## Task description
Identify all lines of the data containing the string "library" and copy them.

## Data to use
$ cat src/rtl/mod_counter.sv
// Residue counter modulo MOD: loads INIT, increments with wrap from MOD-1 to 0.
module mod_counter
  import fizzbuzz_pkg::*;
#(
  parameter int unsigned MOD  = 3,
  parameter int unsigned INIT = 1
) (
  input  logic                      clk,
  input  logic                      rst,
  input  logic                      load,
  input  logic                      inc,
  output logic [res_width(MOD)-1:0] res
);

  localparam int unsigned RW = res_width(MOD);

  logic [RW-1:0] r_res;

  always_ff @(posedge clk) begin
    if (rst || load) begin
      r_res <= RW'(INIT);
    end else if (inc) begin
      r_res <= (r_res == RW'(MOD - 1)) ? '0 : r_res + RW'(1);
    end
  end

  assign res = r_res;

endmodule
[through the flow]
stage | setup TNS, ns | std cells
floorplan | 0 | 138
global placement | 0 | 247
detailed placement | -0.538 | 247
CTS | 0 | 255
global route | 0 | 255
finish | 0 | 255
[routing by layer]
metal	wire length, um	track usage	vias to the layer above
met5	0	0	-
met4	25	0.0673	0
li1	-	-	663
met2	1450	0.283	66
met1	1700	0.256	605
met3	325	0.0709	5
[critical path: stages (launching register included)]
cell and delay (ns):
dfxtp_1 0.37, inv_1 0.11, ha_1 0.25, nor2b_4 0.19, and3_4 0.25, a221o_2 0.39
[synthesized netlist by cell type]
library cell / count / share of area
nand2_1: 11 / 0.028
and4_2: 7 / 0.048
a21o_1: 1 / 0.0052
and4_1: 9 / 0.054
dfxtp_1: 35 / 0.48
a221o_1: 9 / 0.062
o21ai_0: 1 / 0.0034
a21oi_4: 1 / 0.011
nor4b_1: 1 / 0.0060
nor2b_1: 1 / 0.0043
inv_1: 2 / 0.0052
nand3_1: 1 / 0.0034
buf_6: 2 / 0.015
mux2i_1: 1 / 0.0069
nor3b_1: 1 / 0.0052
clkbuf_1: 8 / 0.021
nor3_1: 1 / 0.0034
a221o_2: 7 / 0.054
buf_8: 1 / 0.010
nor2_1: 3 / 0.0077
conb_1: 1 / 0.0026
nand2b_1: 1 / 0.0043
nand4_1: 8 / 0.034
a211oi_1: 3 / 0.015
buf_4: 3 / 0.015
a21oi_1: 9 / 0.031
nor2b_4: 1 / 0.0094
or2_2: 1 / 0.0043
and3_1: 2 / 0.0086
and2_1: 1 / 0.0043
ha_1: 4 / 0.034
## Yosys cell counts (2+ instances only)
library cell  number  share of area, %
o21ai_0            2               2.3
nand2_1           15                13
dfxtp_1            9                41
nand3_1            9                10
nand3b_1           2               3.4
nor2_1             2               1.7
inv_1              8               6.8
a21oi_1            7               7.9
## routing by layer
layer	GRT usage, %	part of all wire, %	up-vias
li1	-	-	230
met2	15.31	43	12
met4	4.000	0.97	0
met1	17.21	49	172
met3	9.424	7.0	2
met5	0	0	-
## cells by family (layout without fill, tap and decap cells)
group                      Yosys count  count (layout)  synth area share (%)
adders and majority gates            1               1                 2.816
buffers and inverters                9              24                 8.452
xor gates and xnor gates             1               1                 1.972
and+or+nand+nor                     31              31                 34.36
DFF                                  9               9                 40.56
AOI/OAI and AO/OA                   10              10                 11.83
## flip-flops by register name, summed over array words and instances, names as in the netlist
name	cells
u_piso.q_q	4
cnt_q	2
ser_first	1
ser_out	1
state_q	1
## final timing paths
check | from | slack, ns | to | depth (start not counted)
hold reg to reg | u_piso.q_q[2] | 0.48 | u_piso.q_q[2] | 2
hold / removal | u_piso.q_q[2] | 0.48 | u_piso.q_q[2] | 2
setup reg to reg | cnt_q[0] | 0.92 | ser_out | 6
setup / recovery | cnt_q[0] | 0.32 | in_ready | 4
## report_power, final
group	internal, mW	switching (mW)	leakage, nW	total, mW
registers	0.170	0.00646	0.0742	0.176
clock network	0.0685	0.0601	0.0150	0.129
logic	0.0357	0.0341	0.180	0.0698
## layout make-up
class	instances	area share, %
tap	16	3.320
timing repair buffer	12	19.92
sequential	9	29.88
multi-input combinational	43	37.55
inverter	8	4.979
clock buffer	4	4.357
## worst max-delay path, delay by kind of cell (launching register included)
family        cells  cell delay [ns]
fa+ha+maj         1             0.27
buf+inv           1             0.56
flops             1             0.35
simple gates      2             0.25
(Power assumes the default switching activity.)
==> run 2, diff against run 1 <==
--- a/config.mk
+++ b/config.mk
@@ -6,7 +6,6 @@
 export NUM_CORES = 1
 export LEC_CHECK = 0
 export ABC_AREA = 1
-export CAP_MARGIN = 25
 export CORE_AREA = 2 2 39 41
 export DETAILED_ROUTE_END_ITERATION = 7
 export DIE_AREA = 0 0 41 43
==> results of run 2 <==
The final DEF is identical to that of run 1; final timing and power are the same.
### config.mk
export PLATFORM = sky130hd
export DESIGN_NAME = pwm_gen
export DESIGN_NICKNAME = d
export VERILOG_FILES = /design/src/rtl/pwm_gen.sv
export SDC_FILE = /design/constraint.sdc
export NUM_CORES = 1
export LEC_CHECK = 0
export ABC_AREA = 1
export BUFFER_PORTS_ARGS = -buffer_cell sky130_fd_sc_hd__buf_2
export CAP_MARGIN = 20
export CORE_UTILIZATION = 63
export DETAILED_ROUTE_END_ITERATION = 7
export GPL_TIMING_DRIVEN = 0
export PLACE_DENSITY = 0.89
export SLEW_MARGIN = 20
export SYNTH_ARGS = -nofsm -noshare
export SYNTH_HDL_FRONTEND = slang
export SYNTH_SLANG_ARGS = --single-unit
### constraint.sdc
create_clock -name clock -period 4.2 [get_ports clock]
set_input_delay 0.42 -clock clock [delete_from_list [all_inputs] [get_ports clock]]
set_output_delay 0.42 -clock clock [all_outputs]
set_load 0.05 [all_outputs]
### src/rtl/encoder_pkg.sv
// Shared types and helpers for the request encoder queue.
package encoder_pkg;

    localparam int unsigned N = 4;
    localparam int unsigned W = $clog2(N);

    localparam logic ST_IDLE  = 1'b0;
    localparam logic ST_OFFER = 1'b1;

    function automatic logic [N-1:0] onehot(input logic [W-1:0] idx);
        return N'(1) << idx;
    endfunction

endpackage

### src/rtl/pri_encoder_comb.sv
// Combinational highest-set-bit encoder: index of the top set bit plus an any-set flag.
module pri_encoder_comb #(
    parameter int unsigned N = 4,
    parameter int unsigned W = 2
) (
    input  logic [N-1:0] vec_i,
    output logic [W-1:0] idx_o,
    output logic         any_o
);

    // Ascending scan so the highest set bit is the last one written.
    always_comb begin
        idx_o = '0;
        for (int unsigned i = 0; i < N; i++) begin
            if (vec_i[i]) idx_o = W'(i);
        end
    end

    assign any_o = |vec_i;

endmodule

### src/rtl/encoder_queue4to2.sv
// Sticky request queue: pends multi-hot request lines and serialises them as
// binary indices, highest first, over a valid/ready handshake.
module encoder_queue4to2
    import encoder_pkg::*;
(
    input  logic         clk,
    input  logic         rst,
    input  logic         E,
    input  logic [N-1:0] A,
    input  logic         R,
    output logic [W-1:0] Y,
    output logic         V,
    output logic         O
);

    logic         state_q;
    logic [N-1:0] p_q;
    logic [W-1:0] y_q;
    logic         v_q;
    logic         o_q;

    logic         hs_c;
    logic [N-1:0] clr_c;
    logic [N-1:0] p_hold_c;
    logic [N-1:0] req_c;
    logic [N-1:0] rem_c;
    logic [N-1:0] p_d;
    logic         o_d;
    logic [W-1:0] p_idx_c;
    logic         p_any_c;
    logic [W-1:0] rem_idx_c;
    logic         rem_any_c;

    // Set wins over clear, so a line re-requested while being accepted stays pending.
    assign hs_c     = v_q & R;
    assign clr_c    = hs_c ? onehot(y_q) : '0;
    assign p_hold_c = p_q & ~clr_c;
    assign req_c    = E ? A : '0;
    assign p_d      = p_hold_c | req_c;
    assign o_d      = |(req_c & p_hold_c);
    assign rem_c    = p_q & ~onehot(y_q);

    pri_encoder_comb #(.N(N), .W(W)) u_pri_pend (
        .vec_i (p_q),
        .idx_o (p_idx_c),
        .any_o (p_any_c)
    );

    pri_encoder_comb #(.N(N), .W(W)) u_pri_rem (
        .vec_i (rem_c),
        .idx_o (rem_idx_c),
        .any_o (rem_any_c)
    );

    // Offered index is held stable until accepted; no preemption by newer requests.
    always_ff @(posedge clk or posedge rst) begin
        if (rst) begin
            state_q <= ST_IDLE;
            p_q     <= '0;
            y_q     <= '0;
            v_q     <= 1'b0;
            o_q     <= 1'b0;
        end else begin
            p_q <= p_d;
            o_q <= o_d;
            case (state_q)
                ST_IDLE: begin
                    if (p_any_c) begin
                        y_q     <= p_idx_c;
                        v_q     <= 1'b1;
                        state_q <= ST_OFFER;
                    end else begin
                        v_q <= 1'b0;
                    end
                end
                default: begin
                    if (R) begin
                        if (rem_any_c) begin
                            y_q <= rem_idx_c;
                        end else begin
                            v_q     <= 1'b0;
                            state_q <= ST_IDLE;
                        end
                    end
                end
            endcase
        end
    end

    assign Y = y_q;
    assign V = v_q;
    assign O = o_q;

endmodule
### config.mk
export PLATFORM = sky130hd
export DESIGN_NAME = encoder_queue4to2
export DESIGN_NICKNAME = d
export VERILOG_FILES = /design/src/rtl/encoder_pkg.sv /design/src/rtl/pri_encoder_comb.sv /design/src/rtl/encoder_queue4to2.sv
export SDC_FILE = /design/constraint.sdc
export NUM_CORES = 1
export LEC_CHECK = 0
export CAP_MARGIN = 5
export CORE_AREA = 3 3 40 42
export CTS_CLUSTER_SIZE = 24
export DETAILED_ROUTE_END_ITERATION = 16
export DIE_AREA = 0 0 43 45
export GPL_TIMING_DRIVEN = 0
export PLACE_DENSITY = 0.66
export SETUP_SLACK_MARGIN = 0.5
export SYNTH_ARGS = -nofsm -noshare
export SYNTH_HDL_FRONTEND = slang
export SYNTH_HIERARCHICAL = 1
export SYNTH_SLANG_ARGS = --single-unit
### constraint.sdc
create_clock -name clk -period 2.1 [get_ports clk]
set_clock_uncertainty 0.2 [all_clocks]
set_input_delay 0.42 -clock clk [delete_from_list [all_inputs] [get_ports clk]]
set_output_delay 0.42 -clock clk [all_outputs]
set_load 0.02 [all_outputs]
==> results_dict.tcl, run 1 <==
set metrics [dict create \
    grtUsageTotal_pct 12.9 \
    grt_pass1_wl_microns 1860 \
    worst_slew_pin_slew_ns 0.353 \
    fin_area_sq_um 702 \
    multiInputGateArea_sq_um 273 \
    fin_crit_ns 2.07 \
    ys_ff_latch 9 \
    grt_start_max_net_pins 10 \
    fmax_mhz 484 \
    clockBufferDepth 2 \
    tritoncts "yes" \
    ys_top_cells_by_count "dfrtp_1, inv_1, nand2_1" \
    routed_wl_microns 1100 \
    synth_ff_type "dfrtp_1" \
    dr_total_vias 439 \
    synth_most_common_cell "dfrtp_1" \
    firstDrtPassIters 4 \
    start_util_pct 39.5 \
    ios 12 \
    cts-root-buf "clkbuf_4" \
    ff2ff_path_depth 6 \
    drtIter0Drc 6 \
    max_slew_margin_pct 76.4 \
    die_w_microns 43 \
    finalHoldViolCount 0 \
    grt_pass1_vias 422 \
    cap_violations 0 \
    clock_sinks 9 \
    synth_top_cell_area_share_pct 44.3 \
    synth_area_sq_um 508 \
    cts_hold_buf 0 \
    setup_viol 0 \
    ir_worst_vdd_mv 0.777 \
    synth_nets 57 \
    dieArea_sq_mm 0.00194 \
    yosys_warnings 6 \
    synthTopCellsByArea "dfrtp_1, a22o_1, o21a_1" \
    placed_area_sq_um 646 \
    worstPathMaxFanout 3 \
    powerDensity_mw_per_mm2 1290 \
    fp-row-count 13 \
    avgSynthCellArea_sq_um 10.4 \
    cp-startpoint "Y[0]" \
    numCtsBuffers 3 \
    area_growth_syn_to_layout_pct 38.2 \
    hold_path_class "in2async" \
    grt_setup_unrepaired "true" \
    diodes 0 \
    reg2reg_to "Y[0]" \
    die_height_microns 45 \
    route.detailed.drc 0 \
    r2r-start "Y[0]" \
    status "complete, no violations" \
    layout-drive-gt1-share_pct 25.4 \
    core_sq_mm 0.00128 \
    r2r_slack_ns 0.03 \
    antenna_found_initial 0 \
    arrival_ns 2.01 \
    leakagePower_nw 0.314 \
    critPathLaunchType "flip-flop" \
    postLayoutCoreUtil_pct 54.6 \
    dp_hpwl_microns 857 \
    nets 76 \
    critPathRequiredTime_ns 2.04 \
    fillers 115 \
    endpoint_kind "flip-flop" \
    period_share_pct 98.5 \
    yosysTopAreaCell "dfrtp_1" \
    vias_per_cell 5.35 \
    grt_remaining_overflow 0 \
    port_buffers 11 \
    final_antenna_net_count 0 \
    ys_async_sr_fraction_pct 100 \
    drv_slew 0 \
    ys_types 22 \
    h-tree-depth 1 \
    place.gp.congestion 0.726 \
    wl_per_cell_microns 13.5 \
    insertion_delay_ns 0.25 \
    critPathKind "reg2reg" \
    ys_seq_area_share_pct 44.3 \
    path_clk_slew_ns 0.06 \
    syn_inst 49 \
    ff_latch_area_sq_um 229 \
    synth_edf_count 0 \
]
## how the worst max path moves through the flow
stage | end | slack (ns)
2_1_floorplan | Y[0] | -0.01
3_3_place_gp | Y[0] | -0.03
3_5_place_dp | Y[0] | -0.06
4_1_cts | Y[0] | 0.03
5_1_grt | Y[0] | -0.03
6_report | Y[0] | 0.03
## routing by layer
layer | vias up | routed length (microns) | track usage (%)
met2 | 12 | 522 | 19.8
met3 | 2 | 42 | 2.39
met4 | 0 | 16 | 7.23
li1 | 219 | - | -
met5 | - | 0 | 0
met1 | 206 | 521 | 17.3
## state kept, by name (all words and copies together), names as in the netlist
signal,flops
state_q,1
p_q,4
Y,2
O,1
V,1
## cell usage in the layout, fill, tap and decap left out, types with 2 or more instances in the layout
cell	instances
a21boi_0	2
or2_1	2
dlygate4sd2_1	3
buf_4	3
dfrtp_1	6
clkdlybuf4s50_1	6
o21a_1	3
inv_1	5
nand3_1	3
dfrtp_2	3
a22o_1	3
nand2_1	4
mux2i_1	2
clkbuf_4	3
nand4b_1	2
a21o_1	2
## critical path: stages, from the launching register on
cell and delay, ns:
dfrtp_2 0.40, buf_6 0.12, o21a_1 0.16, or2_1 0.23, or3_4 0.36, a31oi_4 0.18
mux2_4 0.31
## metrics by stage
step / cells / hold slack, ns / power [mW] / worst slack (ns) / TNS, ns
2_1_floorplan: 49 / 0.0478 / 0.604 / -0.0134 / -0.0134
5_1_grt: 82 / 0.245 / 0.981 / -0.0300 / -0.0300
6_report: 82 / 0.228 / 0.905 / 0.0319 / 0
3_5_place_dp: 75 / 0.353 / 0.750 / -0.0569 / -0.0569
4_1_cts: 81 / 0.236 / 0.900 / 0.0294 / 0
3_3_place_gp: 75 / 0.354 / 0.739 / -0.0259 / -0.0259
## logic make-up after synthesis
group,after synthesis,share of synthesized area [%]
muxes,4,9.11
AOI/OAI and AO/OA,15,24.6
and+or+nand+nor,15,17.2
buffers and inverters,6,4.68
DFF,9,44.3
## layout make-up
class                      count  share of cell area, %
multi-input combinational     34                   38.9
sequential                     9                   32.6
timing repair buffer          14                   17.8
clock buffer                   4                   3.74
inverter                       5                   2.67
tap                           15                   2.67
buffer                         1                   1.60
## repair_timing
item / 4_1_cts / 5_1_grt
pin swaps: 0 / 1
endpoints found under the hold margin: 0 / 0
setup endpoints to repair: 9 / 7
resized for setup: 10 / 2
setup buffers: 2 / 1
## power by group
part	total (mW)	internal [mW]	switching, mW
Sequential	0.310	0.244	0.0664
Clock	0.128	0.0729	0.0550
Combinational	0.468	0.250	0.218
Total	0.905	0.566	0.339
No activity file was read; power rests on OpenSTA's default activity.
==> run 2: changes to the inputs <==
--- a/config.mk
+++ b/config.mk
@@ -11,6 +11,7 @@
 export DETAILED_ROUTE_END_ITERATION = 16
 export DIE_AREA = 0 0 43 45
 export GPL_TIMING_DRIVEN = 0
+export HOLD_SLACK_MARGIN = 0.08
 export PLACE_DENSITY = 0.66
 export SETUP_SLACK_MARGIN = 0.5
 export SYNTH_ARGS = -nofsm -noshare
==> results of run 2 <==
The final DEF is identical to that of run 1; final timing and power are the same.
==> run 3: changes to the inputs <==
--- a/config.mk
+++ b/config.mk
@@ -5,14 +5,16 @@
 export SDC_FILE = /design/constraint.sdc
 export NUM_CORES = 1
 export LEC_CHECK = 0
+export ABC_AREA = 1
 export CAP_MARGIN = 5
-export CORE_AREA = 3 3 40 42
+export CORE_MARGIN = 3
+export CORE_UTILIZATION = 40
+export CTS_CLUSTER_DIAMETER = 40
 export CTS_CLUSTER_SIZE = 24
 export DETAILED_ROUTE_END_ITERATION = 16
-export DIE_AREA = 0 0 43 45
 export GPL_TIMING_DRIVEN = 0
 export HOLD_SLACK_MARGIN = 0.08
-export PLACE_DENSITY = 0.66
+export PLACE_DENSITY = 0.68
 export SETUP_SLACK_MARGIN = 0.5
 export SYNTH_ARGS = -nofsm -noshare
 export SYNTH_HDL_FRONTEND = slang
==> results_dict.tcl, run 3 <==
set metrics [dict create \
    dp_hpwl_microns 898 \
    final_antenna_net_count 0 \
    cts_hold_buf 0 \
    cap_violations 0 \
    synth_ff_type "dfrtp_1" \
    ys_async_sr_fraction_pct 100 \
    ys_seq_area_share_pct 41.5 \
    synthTopCellsByArea "dfrtp_1, nand2_1, inv_1" \
    yosys_warnings 6 \
    grt_pass1_vias 497 \
    p_int_uw 527 \
    drv_slew 0 \
    tritoncts "yes" \
    ys_types 9 \
    endpoint_kind "flip-flop" \
    grtUsageTotal_pct 14.6 \
    critPathKind "reg2reg" \
    clockBufferDepth 2 \
    diodes 0 \
    dr_total_vias 532 \
    regMostFlops "p_q" \
    hold_path_class "in2async" \
    h-tree-depth 1 \
    worst_slew_pin_slew_ns 0.360 \
    fp-row-count 12 \
    ff2ff_path_depth 9 \
    ios 12 \
    worstPathCellList "inv_2, nor2_2, nor2_1, nor2_1, nand2_1, nand3_1, nand2_2, o211ai_1, o21ai_0" \
    cpPeakStageDelay_ns 0.43 \
    start_util_pct 45.8 \
    layout-drive-gt1-share_pct 21.4 \
    nets 112 \
    synth_edf_count 0 \
    crit_buf_inv 1 \
    setup_viol 0 \
    drtIter0Drc 6 \
    period_share_pct 72.3 \
    synth_nets 94 \
    combPwrFrac_pct 50.3 \
    ir_worst_vdd_mv 0.694 \
    ys_ff_latch 9 \
    worstPathMaxFanout 5 \
    r2r_slack_ns 0.58 \
    die_height_microns 42.8 \
    port_buffers 11 \
    clkPwrFrac_pct 13.7 \
    final_common_cell "nand2_1" \
    synth_area_sq_um 543 \
    postLayoutCoreUtil_pct 60.7 \
    synth_most_common_cell "nand2_1" \
    dieArea_sq_mm 0.00184 \
    cpMaxStageDelayCell "dfrtp_2" \
    ys_top_cells_by_count "nand2_1, inv_1, dfrtp_1" \
    wl_per_cell_microns 10.1 \
    grt_setup_unrepaired "true" \
    finalHoldViolCount 0 \
    mostFrequentLayoutCells "nand2_1, inv_1, dfrtp_1, clkdlybuf4s50_1" \
    synth_top_cell_area_share_pct 41.5 \
    routed_wl_microns 1180 \
    critPathLaunchType "flip-flop" \
    yosysTopAreaCell "dfrtp_1" \
    max_slew_margin_pct 76.0 \
    largest_register_ffs 4 \
    insertion_delay_ns 0.26 \
    p_sw_uw 459 \
    reg2reg_to "Y[0]" \
    crit_family "simple AND/OR/NAND/NOR gates" \
    core_sq_mm 0.00119 \
    place.gp.congestion 0.765 \
    fillers 119 \
    setup_tns_ns 0 \
    leakagePower_nw 0.421 \
    route.detailed.drc 0 \
    seq_power_share_pct 35.9 \
    swShare_pct 46.5 \
    syn_inst 86 \
    fin_crit_ns 1.52 \
    path_clk_slew_ns 0.06 \
    vias_per_cell 4.55 \
    cts-root-buf "clkbuf_4" \
    fmax_mhz 659 \
    antenna_found_initial 0 \
    r2r-start "Y[0]" \
    cp_common_cell "nor2_1" \
    clock_sinks 9 \
    firstDrtPassIters 4 \
    status "complete, no violations" \
    critPathRequiredTime_ns 2.04 \
    die_w_microns 42.8 \
    arrival_ns 1.46 \
    grt_pass1_wl_microns 1950 \
    avgSynthCellArea_sq_um 6.31 \
    area_growth_syn_to_layout_pct 32.5 \
    powerDensity_mw_per_mm2 1370 \
    grt_start_max_net_pins 10 \
    grt_remaining_overflow 0 \
    numCtsBuffers 3 \
]
==> run 3: cell types whose count changed after synthesis, moves of 3 or more <==
cell / previous run / this run
nand2_1: 4 / 31
inv_1: 5 / 23
nor2_1: 0 / 8
o21ai_0: 0 / 4
a22o_1: 3 / 0
o21a_1: 3 / 0
==> run 3: final cells by class <==
type	instances	area [sq um]	area share [%]
sequential	9	228	31.7
timing repair buffer	13	110	15.3
clock buffer	4	26.3	3.65
multi-input combinational	54	251	35.0
inverter	23	86.3	12.0
tap	14	17.5	2.43
==> run 3: per-layer routing <==
| layer | vias up | part of all wire, % | routed length [microns] | global-route usage (%) |
|---|---|---|---|---|
| met5 | - | 0 | 0 | 0 |
| met4 | 0 | 0.76 | 9 | 3.73 |
| met3 | 2 | 6.3 | 74 | 7.63 |
| met2 | 12 | 52 | 612 | 24.9 |
| met1 | 232 | 41 | 486 | 15.6 |
| li1 | 286 | - | - | - |
==> run 3: metrics by stage <==
step / power [mW] / std cells / hold slack [ns] / instance area (sq um) / worst slack [ns]
floorplan: 0.638 / 86 / 0.0479 / 543 / 0.579
global placement: 0.783 / 111 / 0.306 / 671 / 0.394
detailed placement: 0.793 / 111 / 0.339 / 671 / 0.358
CTS: 0.916 / 115 / 0.238 / 696 / 0.462
global route: 1.08 / 117 / 0.263 / 719 / 0.467
finish: 0.986 / 117 / 0.221 / 719 / 0.582
==> run 3: what timing repair did <==
action                                  4_1_cts  5_1_grt
setup buffers                                 0        2
endpoints found under the setup margin        4        8
pin swaps                                     0        4
resized for setup                             7       18
==> run 3: power by group through the flow <==
stage          Combinational [mW]  Clock [mW]  Sequential [mW]
2_1_floorplan               0.272           0            0.365
3_3_place_gp                0.450           0            0.333
4_1_cts                     0.442       0.140            0.334
6_report                    0.496       0.135            0.354
3_5_place_dp                0.456           0            0.337
5_1_grt                     0.565       0.149            0.369
==> run 3: logic make-up (layout without fill, tap and decap cells) <==
| kind of cell | count (synthesis) | count (layout) | synth area share (%) |
|---|---|---|---|
| buffers and inverters | 23 | 40 | 15.9 |
| AOI/OAI and AO/OA | 6 | 6 | 6.45 |
| DFF | 9 | 9 | 41.5 |
| and+or+nand+nor | 48 | 48 | 36.2 |
==> run 3: worst max path at each step <==
stage / from / to / slack [ns] / cells after the start
after global routing: Y[1] / Y[0] / 0.47 / 9
final: Y[0] / Y[0] / 0.58 / 9
after global placement: R / O / 0.39 / 8
after floorplan: Y[1] / Y[1] / 0.58 / 9
after detailed placement: R / O / 0.36 / 8
after CTS: Y[0] / Y[0] / 0.46 / 1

## Answer box
library cell / count / share of area
library cell  number  share of area, %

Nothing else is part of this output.